Supplied entries -

____

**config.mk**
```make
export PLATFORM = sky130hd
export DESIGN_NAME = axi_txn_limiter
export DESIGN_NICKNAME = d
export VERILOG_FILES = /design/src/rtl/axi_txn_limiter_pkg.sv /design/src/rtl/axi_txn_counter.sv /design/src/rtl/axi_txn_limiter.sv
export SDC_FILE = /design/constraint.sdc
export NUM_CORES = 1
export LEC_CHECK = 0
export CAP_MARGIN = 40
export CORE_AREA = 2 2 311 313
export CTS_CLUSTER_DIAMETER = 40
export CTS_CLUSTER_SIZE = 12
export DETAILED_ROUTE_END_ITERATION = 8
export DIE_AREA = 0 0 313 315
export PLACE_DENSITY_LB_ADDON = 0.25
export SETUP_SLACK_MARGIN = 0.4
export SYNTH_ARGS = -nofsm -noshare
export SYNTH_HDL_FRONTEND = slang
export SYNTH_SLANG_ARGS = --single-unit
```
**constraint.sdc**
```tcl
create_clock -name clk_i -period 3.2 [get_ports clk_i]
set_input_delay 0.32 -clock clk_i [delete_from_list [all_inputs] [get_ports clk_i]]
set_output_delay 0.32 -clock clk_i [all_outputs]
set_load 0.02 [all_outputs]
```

____

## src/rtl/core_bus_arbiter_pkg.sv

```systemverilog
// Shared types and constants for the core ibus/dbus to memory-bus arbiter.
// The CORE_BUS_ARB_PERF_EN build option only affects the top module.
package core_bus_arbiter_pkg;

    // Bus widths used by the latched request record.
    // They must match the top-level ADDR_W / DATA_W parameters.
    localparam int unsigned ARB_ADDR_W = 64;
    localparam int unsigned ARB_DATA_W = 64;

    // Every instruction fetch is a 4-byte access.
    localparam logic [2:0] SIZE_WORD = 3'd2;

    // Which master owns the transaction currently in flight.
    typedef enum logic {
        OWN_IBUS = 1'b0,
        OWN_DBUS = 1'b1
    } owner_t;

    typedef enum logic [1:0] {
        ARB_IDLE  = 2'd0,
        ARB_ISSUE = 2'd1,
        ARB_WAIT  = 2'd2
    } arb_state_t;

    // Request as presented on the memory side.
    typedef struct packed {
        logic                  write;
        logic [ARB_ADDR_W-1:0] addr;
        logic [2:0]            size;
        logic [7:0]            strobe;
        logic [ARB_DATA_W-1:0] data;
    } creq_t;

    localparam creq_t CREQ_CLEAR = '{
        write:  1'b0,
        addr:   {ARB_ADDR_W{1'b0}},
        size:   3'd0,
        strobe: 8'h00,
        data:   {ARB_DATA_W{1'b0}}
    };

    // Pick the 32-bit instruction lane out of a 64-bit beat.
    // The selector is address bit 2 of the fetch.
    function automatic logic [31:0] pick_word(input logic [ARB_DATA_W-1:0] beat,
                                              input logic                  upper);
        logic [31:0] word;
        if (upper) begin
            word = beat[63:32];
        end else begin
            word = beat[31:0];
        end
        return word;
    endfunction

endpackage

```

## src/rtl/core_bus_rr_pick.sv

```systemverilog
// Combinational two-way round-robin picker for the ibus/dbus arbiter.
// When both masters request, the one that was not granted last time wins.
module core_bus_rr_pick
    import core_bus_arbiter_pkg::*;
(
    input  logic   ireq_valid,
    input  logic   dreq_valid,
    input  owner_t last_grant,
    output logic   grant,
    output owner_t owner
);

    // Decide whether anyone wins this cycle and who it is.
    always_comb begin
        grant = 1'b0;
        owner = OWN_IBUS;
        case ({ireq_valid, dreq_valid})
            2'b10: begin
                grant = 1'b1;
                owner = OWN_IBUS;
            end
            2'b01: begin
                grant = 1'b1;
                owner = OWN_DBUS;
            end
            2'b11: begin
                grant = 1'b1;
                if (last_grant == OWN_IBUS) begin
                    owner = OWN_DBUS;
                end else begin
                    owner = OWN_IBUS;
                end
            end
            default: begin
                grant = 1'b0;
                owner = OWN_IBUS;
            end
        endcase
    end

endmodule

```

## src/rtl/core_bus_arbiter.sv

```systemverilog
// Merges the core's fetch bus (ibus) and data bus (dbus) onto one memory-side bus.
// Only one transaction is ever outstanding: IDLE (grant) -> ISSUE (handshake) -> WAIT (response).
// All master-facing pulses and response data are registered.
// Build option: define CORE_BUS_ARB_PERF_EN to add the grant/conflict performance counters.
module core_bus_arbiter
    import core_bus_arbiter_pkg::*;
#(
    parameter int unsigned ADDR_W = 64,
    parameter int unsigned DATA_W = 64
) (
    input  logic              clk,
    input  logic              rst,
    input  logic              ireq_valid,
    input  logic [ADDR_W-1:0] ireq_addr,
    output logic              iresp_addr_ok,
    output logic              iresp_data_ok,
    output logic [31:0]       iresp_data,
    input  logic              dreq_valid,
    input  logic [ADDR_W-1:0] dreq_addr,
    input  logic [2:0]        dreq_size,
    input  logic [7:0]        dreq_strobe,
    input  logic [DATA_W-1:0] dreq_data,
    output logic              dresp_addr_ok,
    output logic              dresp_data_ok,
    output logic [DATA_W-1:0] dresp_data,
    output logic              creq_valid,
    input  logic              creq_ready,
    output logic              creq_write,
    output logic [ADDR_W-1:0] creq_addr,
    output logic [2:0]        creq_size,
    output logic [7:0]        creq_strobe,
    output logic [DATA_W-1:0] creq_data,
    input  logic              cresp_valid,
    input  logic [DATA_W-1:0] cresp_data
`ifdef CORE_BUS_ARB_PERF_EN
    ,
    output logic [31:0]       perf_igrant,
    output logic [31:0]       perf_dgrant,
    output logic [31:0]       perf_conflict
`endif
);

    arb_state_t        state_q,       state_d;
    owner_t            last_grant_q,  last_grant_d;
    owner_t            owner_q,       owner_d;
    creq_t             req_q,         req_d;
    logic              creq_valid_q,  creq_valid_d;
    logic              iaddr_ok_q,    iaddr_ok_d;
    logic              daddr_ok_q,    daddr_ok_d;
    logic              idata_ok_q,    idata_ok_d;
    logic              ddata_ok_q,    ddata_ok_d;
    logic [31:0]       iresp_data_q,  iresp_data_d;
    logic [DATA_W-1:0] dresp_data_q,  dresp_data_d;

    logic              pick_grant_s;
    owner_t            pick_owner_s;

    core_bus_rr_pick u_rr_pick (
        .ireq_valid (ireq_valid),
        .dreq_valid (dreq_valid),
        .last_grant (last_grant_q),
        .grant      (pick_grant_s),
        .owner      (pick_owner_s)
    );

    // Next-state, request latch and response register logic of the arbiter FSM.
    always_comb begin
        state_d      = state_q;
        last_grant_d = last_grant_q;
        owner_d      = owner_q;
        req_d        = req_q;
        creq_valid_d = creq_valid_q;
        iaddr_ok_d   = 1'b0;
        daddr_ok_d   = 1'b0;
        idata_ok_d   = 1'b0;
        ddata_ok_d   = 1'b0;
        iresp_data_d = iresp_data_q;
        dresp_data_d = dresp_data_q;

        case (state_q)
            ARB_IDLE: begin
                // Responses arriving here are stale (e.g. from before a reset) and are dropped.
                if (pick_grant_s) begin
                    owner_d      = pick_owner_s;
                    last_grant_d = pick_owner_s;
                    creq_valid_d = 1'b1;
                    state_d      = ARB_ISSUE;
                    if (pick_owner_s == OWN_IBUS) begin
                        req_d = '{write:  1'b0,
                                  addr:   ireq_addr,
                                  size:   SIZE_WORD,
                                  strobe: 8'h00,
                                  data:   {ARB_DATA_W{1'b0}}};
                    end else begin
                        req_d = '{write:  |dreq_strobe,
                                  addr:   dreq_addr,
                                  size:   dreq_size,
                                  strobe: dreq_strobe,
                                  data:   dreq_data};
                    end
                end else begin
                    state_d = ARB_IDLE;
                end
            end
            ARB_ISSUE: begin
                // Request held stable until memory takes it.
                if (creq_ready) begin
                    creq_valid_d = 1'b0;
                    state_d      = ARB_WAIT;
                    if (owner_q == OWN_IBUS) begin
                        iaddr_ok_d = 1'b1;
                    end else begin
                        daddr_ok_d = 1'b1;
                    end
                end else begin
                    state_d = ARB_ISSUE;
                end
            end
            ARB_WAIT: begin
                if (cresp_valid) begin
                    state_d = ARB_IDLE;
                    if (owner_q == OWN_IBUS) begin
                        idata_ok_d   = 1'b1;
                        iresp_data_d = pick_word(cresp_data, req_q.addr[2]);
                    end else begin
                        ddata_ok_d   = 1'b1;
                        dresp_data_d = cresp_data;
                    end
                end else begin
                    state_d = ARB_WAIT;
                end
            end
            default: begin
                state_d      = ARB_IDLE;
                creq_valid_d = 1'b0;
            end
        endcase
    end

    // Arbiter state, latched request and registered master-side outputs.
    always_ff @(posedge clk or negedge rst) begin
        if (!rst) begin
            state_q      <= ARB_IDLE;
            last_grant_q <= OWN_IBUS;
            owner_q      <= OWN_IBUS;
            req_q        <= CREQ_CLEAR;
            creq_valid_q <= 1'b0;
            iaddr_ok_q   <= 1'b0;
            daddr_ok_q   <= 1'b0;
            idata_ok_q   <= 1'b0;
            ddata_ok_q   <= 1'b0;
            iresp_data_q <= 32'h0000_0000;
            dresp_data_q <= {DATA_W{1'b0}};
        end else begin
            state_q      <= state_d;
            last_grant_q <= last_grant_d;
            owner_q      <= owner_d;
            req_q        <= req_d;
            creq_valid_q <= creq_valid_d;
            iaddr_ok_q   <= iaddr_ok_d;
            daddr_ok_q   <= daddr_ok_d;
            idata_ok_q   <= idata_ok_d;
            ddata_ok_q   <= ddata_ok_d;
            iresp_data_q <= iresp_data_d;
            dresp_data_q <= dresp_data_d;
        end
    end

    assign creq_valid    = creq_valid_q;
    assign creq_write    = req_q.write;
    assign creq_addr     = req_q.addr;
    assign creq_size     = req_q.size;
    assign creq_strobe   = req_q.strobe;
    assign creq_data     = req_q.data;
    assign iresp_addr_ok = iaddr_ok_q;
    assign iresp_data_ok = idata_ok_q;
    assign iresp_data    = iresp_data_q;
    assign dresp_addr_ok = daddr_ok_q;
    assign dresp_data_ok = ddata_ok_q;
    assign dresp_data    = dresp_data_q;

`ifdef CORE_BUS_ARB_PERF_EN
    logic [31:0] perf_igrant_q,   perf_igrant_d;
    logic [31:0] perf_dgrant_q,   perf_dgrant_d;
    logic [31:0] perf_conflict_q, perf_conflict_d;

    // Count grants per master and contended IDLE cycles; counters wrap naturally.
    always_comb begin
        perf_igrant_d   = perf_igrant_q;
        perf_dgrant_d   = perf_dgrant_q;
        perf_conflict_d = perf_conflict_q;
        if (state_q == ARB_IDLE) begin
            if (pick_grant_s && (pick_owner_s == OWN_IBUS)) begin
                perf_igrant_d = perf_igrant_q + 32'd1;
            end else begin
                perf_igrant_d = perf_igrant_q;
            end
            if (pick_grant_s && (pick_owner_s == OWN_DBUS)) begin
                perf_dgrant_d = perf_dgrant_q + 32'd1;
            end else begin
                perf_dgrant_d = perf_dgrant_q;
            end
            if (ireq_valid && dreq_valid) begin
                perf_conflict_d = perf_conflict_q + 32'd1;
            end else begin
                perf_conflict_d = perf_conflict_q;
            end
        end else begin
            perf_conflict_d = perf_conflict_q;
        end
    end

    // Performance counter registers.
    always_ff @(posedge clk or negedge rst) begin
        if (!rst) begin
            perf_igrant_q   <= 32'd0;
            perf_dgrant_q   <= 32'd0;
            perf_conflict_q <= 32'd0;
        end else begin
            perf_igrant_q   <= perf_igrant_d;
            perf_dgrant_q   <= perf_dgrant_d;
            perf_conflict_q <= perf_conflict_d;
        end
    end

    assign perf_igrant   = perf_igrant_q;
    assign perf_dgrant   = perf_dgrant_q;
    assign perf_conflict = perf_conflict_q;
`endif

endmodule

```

____

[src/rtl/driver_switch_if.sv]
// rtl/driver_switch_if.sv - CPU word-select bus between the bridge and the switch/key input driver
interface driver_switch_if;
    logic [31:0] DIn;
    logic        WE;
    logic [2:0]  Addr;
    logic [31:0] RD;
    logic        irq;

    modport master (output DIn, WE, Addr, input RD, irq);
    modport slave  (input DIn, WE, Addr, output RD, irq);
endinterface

____

What you should do - Determine how many lines in the listing above contain the word "latched". Provide that figure only.

Your response - 2